The tone of sharp satire continues in “Apsinthion”; the title, the Greek word for ‘wormwood,’ refers to the apocalyptic star that appears in the Book of Revelation, which emerges first at the volta:
But when we heard the star would fall,
Did we choose to die like sheep?
Hell no – we were men, and blessed
To know the hour and place … I jest.
One by one we fell asleep
And that is how they found us all.
Contrasting bravado and cowardice in an American idiom is peculiar amidst the rest of Paterson’s mostly Scottish pieces, but its animosity sits comfortably alongside his poem “To Dundee City Council,” in which he makes his feelings about his hometown vividly known:
that fine baronial stair
you found cheaper to fence off than to repair,
thus adding twenty minutes to my trip
via ringroad, bombsite, rape tunnel and skip
to the library where poor folks go to die
or download porno on the free wifi.
The crude poetic tone in these poems treads the line between startling and bellicose, but is still darkly humorous, and consistently shrewd. By taking the sonnet form – which has such strong associations with canonical British literature and traditional, highbrow, poetic subjects – and repurposing it to a distinctly modern idiom, he demonstrates an astute and resourceful poetic gift.

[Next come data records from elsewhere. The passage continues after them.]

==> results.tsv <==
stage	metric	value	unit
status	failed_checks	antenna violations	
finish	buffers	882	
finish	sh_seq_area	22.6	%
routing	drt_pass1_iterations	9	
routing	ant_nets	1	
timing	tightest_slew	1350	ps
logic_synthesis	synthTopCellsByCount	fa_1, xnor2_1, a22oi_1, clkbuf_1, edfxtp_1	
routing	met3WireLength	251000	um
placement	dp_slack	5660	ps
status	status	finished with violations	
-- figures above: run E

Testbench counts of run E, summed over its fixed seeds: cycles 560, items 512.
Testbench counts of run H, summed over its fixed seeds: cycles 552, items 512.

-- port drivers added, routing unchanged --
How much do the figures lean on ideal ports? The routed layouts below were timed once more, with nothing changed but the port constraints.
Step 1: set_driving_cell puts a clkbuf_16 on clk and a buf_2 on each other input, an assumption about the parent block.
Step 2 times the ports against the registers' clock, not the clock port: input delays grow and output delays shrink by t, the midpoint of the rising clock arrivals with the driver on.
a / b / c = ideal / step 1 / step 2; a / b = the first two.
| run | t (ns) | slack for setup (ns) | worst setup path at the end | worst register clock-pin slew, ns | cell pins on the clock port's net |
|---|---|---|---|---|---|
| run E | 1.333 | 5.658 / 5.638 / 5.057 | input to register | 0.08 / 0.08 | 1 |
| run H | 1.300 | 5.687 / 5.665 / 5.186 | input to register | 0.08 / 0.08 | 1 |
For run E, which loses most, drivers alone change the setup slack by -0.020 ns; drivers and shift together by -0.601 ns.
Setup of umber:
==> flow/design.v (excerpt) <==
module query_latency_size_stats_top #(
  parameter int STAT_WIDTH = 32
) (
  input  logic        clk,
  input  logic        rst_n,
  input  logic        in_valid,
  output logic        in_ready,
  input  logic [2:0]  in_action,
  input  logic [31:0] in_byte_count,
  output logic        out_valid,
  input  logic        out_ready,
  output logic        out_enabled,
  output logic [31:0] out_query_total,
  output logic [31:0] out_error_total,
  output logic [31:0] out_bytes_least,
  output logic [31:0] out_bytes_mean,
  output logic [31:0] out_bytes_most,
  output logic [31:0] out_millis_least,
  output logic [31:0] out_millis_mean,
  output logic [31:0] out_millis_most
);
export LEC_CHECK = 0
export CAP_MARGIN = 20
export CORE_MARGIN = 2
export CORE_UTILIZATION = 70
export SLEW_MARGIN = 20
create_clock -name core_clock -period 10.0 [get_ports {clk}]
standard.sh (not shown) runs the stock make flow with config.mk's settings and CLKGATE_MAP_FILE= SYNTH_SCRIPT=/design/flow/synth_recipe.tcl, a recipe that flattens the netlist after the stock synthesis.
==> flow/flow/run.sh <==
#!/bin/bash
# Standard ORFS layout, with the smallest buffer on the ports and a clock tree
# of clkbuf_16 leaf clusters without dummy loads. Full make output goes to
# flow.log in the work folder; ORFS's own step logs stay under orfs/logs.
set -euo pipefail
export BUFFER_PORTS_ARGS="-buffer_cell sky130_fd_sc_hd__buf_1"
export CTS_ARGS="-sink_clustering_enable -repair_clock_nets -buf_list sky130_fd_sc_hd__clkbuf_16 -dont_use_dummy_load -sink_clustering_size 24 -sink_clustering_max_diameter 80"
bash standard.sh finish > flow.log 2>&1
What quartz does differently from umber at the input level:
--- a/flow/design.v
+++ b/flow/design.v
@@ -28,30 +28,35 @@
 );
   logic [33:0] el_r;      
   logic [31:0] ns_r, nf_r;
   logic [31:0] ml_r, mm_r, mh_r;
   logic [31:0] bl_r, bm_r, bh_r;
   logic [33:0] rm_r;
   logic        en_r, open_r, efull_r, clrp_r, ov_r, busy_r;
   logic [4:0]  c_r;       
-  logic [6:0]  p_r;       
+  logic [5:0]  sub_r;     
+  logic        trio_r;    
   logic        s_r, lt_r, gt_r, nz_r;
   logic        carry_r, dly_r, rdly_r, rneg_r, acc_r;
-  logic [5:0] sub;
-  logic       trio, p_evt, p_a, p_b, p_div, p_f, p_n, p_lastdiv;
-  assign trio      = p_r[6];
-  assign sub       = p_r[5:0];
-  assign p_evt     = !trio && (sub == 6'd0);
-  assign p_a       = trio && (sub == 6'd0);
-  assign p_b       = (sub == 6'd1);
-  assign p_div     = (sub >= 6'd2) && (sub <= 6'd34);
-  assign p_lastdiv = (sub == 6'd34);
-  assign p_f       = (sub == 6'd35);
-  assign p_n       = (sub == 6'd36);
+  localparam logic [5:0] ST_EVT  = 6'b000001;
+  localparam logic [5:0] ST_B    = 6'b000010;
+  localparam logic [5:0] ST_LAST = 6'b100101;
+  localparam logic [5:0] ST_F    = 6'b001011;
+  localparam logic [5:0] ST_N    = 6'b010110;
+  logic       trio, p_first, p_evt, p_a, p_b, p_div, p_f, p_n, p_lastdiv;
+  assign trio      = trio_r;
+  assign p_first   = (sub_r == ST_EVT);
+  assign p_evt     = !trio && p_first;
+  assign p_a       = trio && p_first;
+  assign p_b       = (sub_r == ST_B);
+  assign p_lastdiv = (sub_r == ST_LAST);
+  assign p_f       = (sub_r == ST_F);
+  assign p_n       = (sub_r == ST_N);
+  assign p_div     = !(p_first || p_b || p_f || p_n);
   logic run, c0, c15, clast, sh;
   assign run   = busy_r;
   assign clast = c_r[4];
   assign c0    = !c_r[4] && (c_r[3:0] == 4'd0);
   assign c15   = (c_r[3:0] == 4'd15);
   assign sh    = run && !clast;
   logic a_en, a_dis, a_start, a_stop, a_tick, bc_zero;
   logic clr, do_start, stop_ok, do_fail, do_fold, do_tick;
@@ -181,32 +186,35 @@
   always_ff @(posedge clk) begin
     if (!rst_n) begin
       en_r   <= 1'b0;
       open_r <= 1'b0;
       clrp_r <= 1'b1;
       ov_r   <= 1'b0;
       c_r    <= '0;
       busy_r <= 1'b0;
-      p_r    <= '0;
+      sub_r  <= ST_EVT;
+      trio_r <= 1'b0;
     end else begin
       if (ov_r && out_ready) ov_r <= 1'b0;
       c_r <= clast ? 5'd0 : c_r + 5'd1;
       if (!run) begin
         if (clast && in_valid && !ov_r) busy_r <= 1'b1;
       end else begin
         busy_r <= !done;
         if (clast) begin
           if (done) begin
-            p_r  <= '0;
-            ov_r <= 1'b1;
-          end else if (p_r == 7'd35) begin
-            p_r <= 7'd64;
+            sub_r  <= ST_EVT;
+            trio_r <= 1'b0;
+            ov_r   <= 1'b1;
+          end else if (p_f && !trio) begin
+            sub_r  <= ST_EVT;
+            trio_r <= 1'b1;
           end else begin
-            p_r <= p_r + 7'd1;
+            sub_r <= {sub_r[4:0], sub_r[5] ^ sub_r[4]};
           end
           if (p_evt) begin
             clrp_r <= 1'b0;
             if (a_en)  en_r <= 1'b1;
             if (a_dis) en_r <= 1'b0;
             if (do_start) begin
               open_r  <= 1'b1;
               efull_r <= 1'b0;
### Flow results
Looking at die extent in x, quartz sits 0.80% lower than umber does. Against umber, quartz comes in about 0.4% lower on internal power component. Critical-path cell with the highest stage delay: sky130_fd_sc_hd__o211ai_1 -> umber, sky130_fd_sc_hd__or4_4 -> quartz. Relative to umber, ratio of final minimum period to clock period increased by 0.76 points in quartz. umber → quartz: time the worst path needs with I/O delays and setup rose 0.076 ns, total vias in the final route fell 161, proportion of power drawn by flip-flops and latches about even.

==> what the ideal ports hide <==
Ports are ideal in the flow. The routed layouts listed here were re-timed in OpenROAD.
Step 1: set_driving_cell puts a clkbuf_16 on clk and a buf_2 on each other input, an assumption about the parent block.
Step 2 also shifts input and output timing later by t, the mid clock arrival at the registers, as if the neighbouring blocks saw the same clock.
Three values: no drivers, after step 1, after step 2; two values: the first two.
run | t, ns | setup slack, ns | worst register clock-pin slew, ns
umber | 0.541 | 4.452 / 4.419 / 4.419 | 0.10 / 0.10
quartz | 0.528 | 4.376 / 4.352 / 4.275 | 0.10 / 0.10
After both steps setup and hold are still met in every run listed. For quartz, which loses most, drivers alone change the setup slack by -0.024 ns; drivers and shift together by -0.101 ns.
This is an optimization exercise on Yosys and OpenROAD, whose aim is small area, a short achievable clock period and few clock cycles per item, not a production implementation. Where RTL was checked, it was by simulation tests only, not by an equivalence proof against the original. No activity file was given, so power comes from the tool's default toggle rates.

Design round_robin_time_slice_scheduler, start of the top module:
module round_robin_time_slice_scheduler #(
    parameter int MAX_TASKS = 8
) (
    input  logic        i_clk,
    input  logic        i_rst_n,
    input  logic        i_in_valid,
    output logic        o_in_ready,
    input  logic [1:0]  i_in_action,
    input  logic [2:0]  i_in_slot,
    input  logic [7:0]  i_in_burst,
    input  logic [15:0] i_in_arrival,
    output logic        o_out_valid,
    input  logic        i_out_ready,
    output logic [2:0]  o_out_ran_slot,
    output logic        o_out_idle,
    output logic        o_out_completed,
    output logic [15:0] o_out_completion_time,
    output logic        o_out_all_done,
    input  logic        psel,
    input  logic        penable,
    input  logic        pwrite,
    input  logic [2:0]  paddr,
    input  logic [31:0] pwdata,
    output logic [31:0] prdata,
    output logic        pready
);
For scale: ~1,800 cells after synthesis, roughly 370 flip-flops, ~130 I/O pins, ~20,000 µm² of cells after synthesis.
export LEC_CHECK = 0
export CAP_MARGIN = 20
export CORE_MARGIN = 2
export CORE_UTILIZATION = 40
export SLEW_MARGIN = 20
create_clock -name core_clock -period 10.0 [get_ports {i_clk}]
standard.sh (not shown) runs the stock make flow with config.mk's settings and CLKGATE_MAP_FILE= SYNTH_SCRIPT=/design/flow/synth_recipe.tcl, a recipe that flattens the netlist after the stock synthesis.
==> flow/flow/run.sh <==
#!/bin/bash
set -euo pipefail
bash standard.sh SETUP_SLACK_MARGIN=7 "BUFFER_PORTS_ARGS=-buffer_cell sky130_fd_sc_hd__buf_2" CTS_CLUSTER_SIZE=20 CTS_CLUSTER_DIAMETER=80 finish > standard_flow.log 2>&1
Change:
--- a/flow/design.v
+++ b/flow/design.v
@@ -75,22 +75,23 @@
     logic [7:0]  r_burst [0:7];
     logic [15:0] r_arr   [0:7];
     logic [7:0]  r_ready;
     logic [7:0]  r_nz;
     logic [7:0]  r_bnz;
     logic [7:0]  r_use;
     logic [15:0] r_time;
     logic [2:0]  r_ptr;
     logic [2:0]  r_run;
     logic [7:0]  r_slice;
     logic        r_ge;
+    logic        r_open;
     logic [1:0]  r_action;
     logic [2:0]  r_slot;
     logic        r_due;
     logic [2:0]  r_h_slot;
     logic        r_h_idle;
     logic        r_h_comp;
     logic [15:0] r_h_time;
     logic        r_h_ad;
     logic        r_s_idle;
     logic        r_s_comp;
     logic        is_load, is_tick, is_rst;
@@ -141,23 +142,23 @@
     assign is_rst  = (r_action == rrts_pkg::ACT_RESTART);
     always_comb begin
         for (int i = 0; i < 8; i++) begin
             one[i]     = (r_rem[i] == 8'd1);
             run_oh[i]  = (r_run == 3'(i));
             slot_oh[i] = (r_slot == 3'(i));
             hi[i]      = (3'(i) >= r_ptr);
         end
     end
     assign act_m = r_use & r_nz;
     assign cand  = r_ready & act_m;
-    assign cont  = (r_slice != 8'd0) && ((run_oh & act_m) != 8'd0);
+    assign cont  = r_open && ((run_oh & act_m) != 8'd0);
     always_comb begin
         logic [7:0] m;
         logic       seen_hi, seen_all;
         m        = cand & hi;
         seen_hi  = 1'b0;
         seen_all = 1'b0;
         for (int i = 0; i < 8; i++) begin
             g_hi[i]  = m[i] && !seen_hi;
             g_all[i] = cand[i] && !seen_all;
             seen_hi  = seen_hi || m[i];
             seen_all = seen_all || cand[i];
@@ -226,37 +227,41 @@
                 else if (is_tick && (r_arr[i] == time_inc)) r_ready[i] <= 1'b1;
             end
         end
     end
     always_ff @(posedge i_clk) begin
         if (!i_rst_n) begin
             r_nz    <= 8'd0;
             r_time  <= 16'd0;
             r_ptr   <= 3'd0;
             r_run   <= 3'd0;
             r_slice <= 8'd0;
+            r_open  <= 1'b0;
         end else if (i_exec) begin
             r_nz   <= nz_next;
             r_time <= time_d;
             if (is_tick) begin
                 if (have) begin
                     r_run   <= p;
                     r_slice <= slice_end ? 8'd0 : slice_inc;
+                    r_open  <= !slice_end;
                     if (slice_end) r_ptr <= ptr_nxt;
                 end else begin
                     r_slice <= 8'd0;
+                    r_open  <= 1'b0;
                 end
             end else if (is_rst) begin
                 r_ptr   <= 3'd0;
                 r_run   <= 3'd0;
                 r_slice <= 8'd0;
+                r_open  <= 1'b0;
             end
         end
     end
     always_ff @(posedge i_clk) begin
         if (i_head_en) begin
             if (i_head_from_sk) begin
                 r_h_slot <= r_s_idle ? 3'd0 : r_run;
                 r_h_idle <= r_s_idle;
                 r_h_comp <= r_s_comp;
                 r_h_time <= r_time;
                 r_h_ad   <= a_empty;
Result: Register-to-register slack got worse by 0.15 ns. Cell area is lower by a few percent. Non-clock buffer count is lower by 47. Wire length is lower by a few percent. Cell count is lower by a few percent.
Testbench counts after the change, summed over its fixed seeds: cycles 6,637, items 6,509.
Only the layout flow was run in the first run of this note; the RTL was not checked for function there.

Across this slim volume of poetry, Paterson enacts a consistent deconstruction of the sonnet form, beginning with “Here,” a sonnet composed entirely of rhyming couplets, through “At the Perty,” written in Scots and containing fourteen lines of one word each, to “The Version,” a three-page prose piece concerning poetic translation, that ends with a fantastical (and, one hopes, fictional) story about the poet being dropped by his agent, sued for plagiarism, and hunted down in his own house. The striking diversity of Paterson’s work, in just forty-four pages, is a pleasure to read.
In “The Eye,” he speaks candidly about ‘the self you slaughtered in the bliss / of her astonishing astonished kiss,’ immediately conflated with ‘the loch in starlight or the late quartet,’ the sum of which is an image of acute, heartfelt, nostalgia. Similarly, in “Radka Toneff,” a poem addressed to the Norwegian jazz singer, the speaker admits,
Radka, skylark,
you rose too far; though as it died away
I heard right through the song to what sung you.
The doubling of singer and song mirrors Paterson’s play with poet and poem. This is more formally demonstrated in “A Calling,” a poem inspired by the Actaeon myth of Ovid’s Metamorphoses, in which the speaker looks at himself in ‘The black glass,’ which increases his uneasiness; his reflection, in both senses of the word, drives him to think of his writing as ‘ghost-dogs,’ that ‘thrash along the shore, / the dark sea at their back like the police.’ Following the Actaeon myth, then, the poems will tear the speaker apart, ‘right through the song to what sung you.’
The epigraph to “A Calling,” taken from the Metamorphoses, reads, vellet abesse quidem, sed adest – ‘he would be absent, but present’ – a sentiment anticipated by the Antonio Porchia quotation that opens the collection: ‘Soy un habitante, pero ¿de dónde?’, ‘I am a resident, but where?’ These brief references to a greater sense of distance, or seclusion, underpins 40 Sonnets. The consistent emphasis throughout the collection on separation emerges with disarming openness in “Mercies,” the penultimate sonnet, which concerns the speaker’s dog being put down: ‘love was surely what her eyes conceded / as her stare grew hard, and one bright aerial / quit making its report back to the centre.’
40 Sonnets needs no fanfare to commend it – it stands as a powerful indication of Paterson’s strengths and ongoing poetic experimentation. Honest, unyielding, vigorous: this collection elicits and encapsulates the drunkenness of things being various.